WORK ITEM: Beneath this instruction is a listing. Transcribe from it only the stretch from the line with "import padding_pkg::*;" through the line with "localparam logic [ROW_AW-1:0] ALL_ROWS", both end lines included, exactly as written.

MATERIAL TO PROCESS:

File: config.mk
export PLATFORM = sky130hd
export DESIGN_NAME = padding_seq_flat
export DESIGN_NICKNAME = d
export VERILOG_FILES = /design/src/rtl/padding_seq_pkg.sv /design/src/rtl/padding_seq_if.sv /design/src/rtl/padding_seq.sv /design/src/flat_wrapper.sv
export SDC_FILE = /design/constraint.sdc
export NUM_CORES = 1
export LEC_CHECK = 0
export ABC_AREA = 1
export CAP_MARGIN = 20
export CELL_PAD_IN_SITES_DETAIL_PLACEMENT = 1
export CELL_PAD_IN_SITES_GLOBAL_PLACEMENT = 2
export CORE_ASPECT_RATIO = 1.1
export CORE_UTILIZATION = 26
export DETAILED_ROUTE_END_ITERATION = 8
export GPL_TIMING_DRIVEN = 0
export PLACE_DENSITY = 0.85
export SYNTH_ARGS = -nofsm -noshare
export SYNTH_HDL_FRONTEND = slang
export SYNTH_SLANG_ARGS = --single-unit
File: constraint.sdc
create_clock -name clk -period 1.6 [get_ports clk]
set_clock_uncertainty 0.2 [all_clocks]
set_input_delay 0.24 -clock clk [delete_from_list [all_inputs] [get_ports clk]]
set_output_delay 0.24 -clock clk [all_outputs]
set_load 0.03 [all_outputs]
File: src/rtl/padding_seq_pkg.sv
// Shared constants and state encoding for the zero-padding frame sequencer.
package padding_pkg;

  localparam int IMG_H  = 416;        // image rows without padding
  localparam int IMG_W  = 416;        // image columns without padding
  localparam int PAD_H  = IMG_H + 2;  // rows after adding one zero row on top and bottom
  localparam int ROW_AW = 9;          // row index / counter width (holds 0..PAD_H)

  typedef enum logic [2:0] {
    IDLE,
    ZTOP,
    FETCH,
    WIN,
    ZBOT,
    DONE
  } state_t;

endpackage

File: src/rtl/padding_seq_if.sv
// Handshake bundle between the padding sequencer, the row buffer, the padding
// unit and the convolution engine. The sequencer is the master side.
interface padding_seq_if #(
  parameter int ROW_AW = padding_pkg::ROW_AW
);

  logic              start;
  logic              busy;
  logic              done;
  logic              rd_req;
  logic [ROW_AW-1:0] rd_row_addr;
  logic              rd_valid;
  logic              pad_en;
  logic              pad_zero;
  logic              win_valid;
  logic              win_ready;
  logic [ROW_AW-1:0] win_row;

  modport master (
    input  start,
    input  rd_valid,
    input  win_ready,
    output busy,
    output done,
    output rd_req,
    output rd_row_addr,
    output pad_en,
    output pad_zero,
    output win_valid,
    output win_row
  );

  modport slave (
    output start,
    output rd_valid,
    output win_ready,
    input  busy,
    input  done,
    input  rd_req,
    input  rd_row_addr,
    input  pad_en,
    input  pad_zero,
    input  win_valid,
    input  win_row
  );

endinterface

File: src/rtl/padding_seq.sv
// Frame sequencer for the first-layer zero-padding datapath: pushes a zero row,
// the image rows in order and a final zero row into the padding unit's 3-row
// register, and presents every complete 3-row window to the conv engine.
module padding_seq #(
  parameter int IMG_H  = padding_pkg::IMG_H,
  parameter int ROW_AW = padding_pkg::ROW_AW
) (
  input  logic          clk,
  input  logic          reset,
  padding_seq_if.master bus
);

  import padding_pkg::*;

  // Constants sized to the counter width so all compares are width-matched.
  localparam logic [ROW_AW-1:0] ONE      = ROW_AW'(1);
  localparam logic [ROW_AW-1:0] WIN_FILL = ROW_AW'(3);          // rows needed for a full window
  localparam logic [ROW_AW-1:0] ALL_ROWS = ROW_AW'(IMG_H);      // img_row after the last fetch
  localparam logic [ROW_AW-1:0] LAST_WIN = ROW_AW'(IMG_H - 1);  // index of the final window

  state_t            state_q, state_d;
  logic [ROW_AW-1:0] img_row_q, img_row_d;      // image rows fetched so far
  logic [ROW_AW-1:0] shift_cnt_q, shift_cnt_d;  // padded rows shifted so far (max IMG_H+2)
  logic [ROW_AW-1:0] win_row_q, win_row_d;      // windows accepted so far

  // Registered, state-decoded outputs; computed from the next state so they
  // line up exactly with state_q in the following cycle.
  logic busy_q;
  logic done_q;
  logic rd_req_q;
  logic win_valid_q;

  // Combinational shift strobes to the padding unit (Mealy on rd_valid in FETCH).
  logic pad_en;
  logic pad_zero;

  // Next-state, counter update and shift-strobe decode.
  always_comb begin
    state_d     = state_q;
    img_row_d   = img_row_q;
    shift_cnt_d = shift_cnt_q;
    win_row_d   = win_row_q;
    pad_en      = 1'b0;
    pad_zero    = 1'b0;

    unique case (state_q)
      IDLE: begin
        if (bus.start) begin
          state_d = ZTOP;
        end
      end

      ZTOP: begin
        // Top zero row is padded row 0.
        pad_en      = 1'b1;
        pad_zero    = 1'b1;
        shift_cnt_d = ONE;
        state_d     = FETCH;
      end

      FETCH: begin
        // Nothing moves until the row buffer has the row on its outputs.
        if (bus.rd_valid) begin
          pad_en      = 1'b1;
          img_row_d   = img_row_q + ONE;
          shift_cnt_d = shift_cnt_q + ONE;
          if (shift_cnt_d >= WIN_FILL) begin
            state_d = WIN;
          end
        end
      end

      WIN: begin
        // Register contents stay frozen here: no shift strobe in this state.
        if (bus.win_ready) begin
          win_row_d = win_row_q + ONE;
          if (win_row_q == LAST_WIN) begin
            state_d = DONE;
          end else if (img_row_q == ALL_ROWS) begin
            state_d = ZBOT;
          end else begin
            state_d = FETCH;
          end
        end
      end

      ZBOT: begin
        // Bottom zero row completes the last window.
        pad_en      = 1'b1;
        pad_zero    = 1'b1;
        shift_cnt_d = shift_cnt_q + ONE;
        state_d     = WIN;
      end

      DONE: begin
        img_row_d   = '0;
        shift_cnt_d = '0;
        win_row_d   = '0;
        state_d     = IDLE;
      end

      default: begin
        state_d = IDLE;
      end
    endcase
  end

  // State, counters and registered status outputs.
  always_ff @(posedge clk) begin
    if (reset) begin
      state_q     <= IDLE;
      img_row_q   <= '0;
      shift_cnt_q <= '0;
      win_row_q   <= '0;
      busy_q      <= 1'b0;
      done_q      <= 1'b0;
      rd_req_q    <= 1'b0;
      win_valid_q <= 1'b0;
    end else begin
      state_q     <= state_d;
      img_row_q   <= img_row_d;
      shift_cnt_q <= shift_cnt_d;
      win_row_q   <= win_row_d;
      busy_q      <= (state_d != IDLE);
      done_q      <= (state_d == DONE);
      rd_req_q    <= (state_d == FETCH);
      win_valid_q <= (state_d == WIN);
    end
  end

  assign bus.busy        = busy_q;
  assign bus.done        = done_q;
  assign bus.rd_req      = rd_req_q;
  assign bus.rd_row_addr = img_row_q;
  assign bus.win_valid   = win_valid_q;
  assign bus.win_row     = win_row_q;
  assign bus.pad_en      = pad_en;
  assign bus.pad_zero    = pad_zero;

endmodule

WRITTEN RESPONSE:
  import padding_pkg::*;

  // Constants sized to the counter width so all compares are width-matched.
  localparam logic [ROW_AW-1:0] ONE      = ROW_AW'(1);
  localparam logic [ROW_AW-1:0] WIN_FILL = ROW_AW'(3);          // rows needed for a full window
  localparam logic [ROW_AW-1:0] ALL_ROWS = ROW_AW'(IMG_H);      // img_row after the last fetch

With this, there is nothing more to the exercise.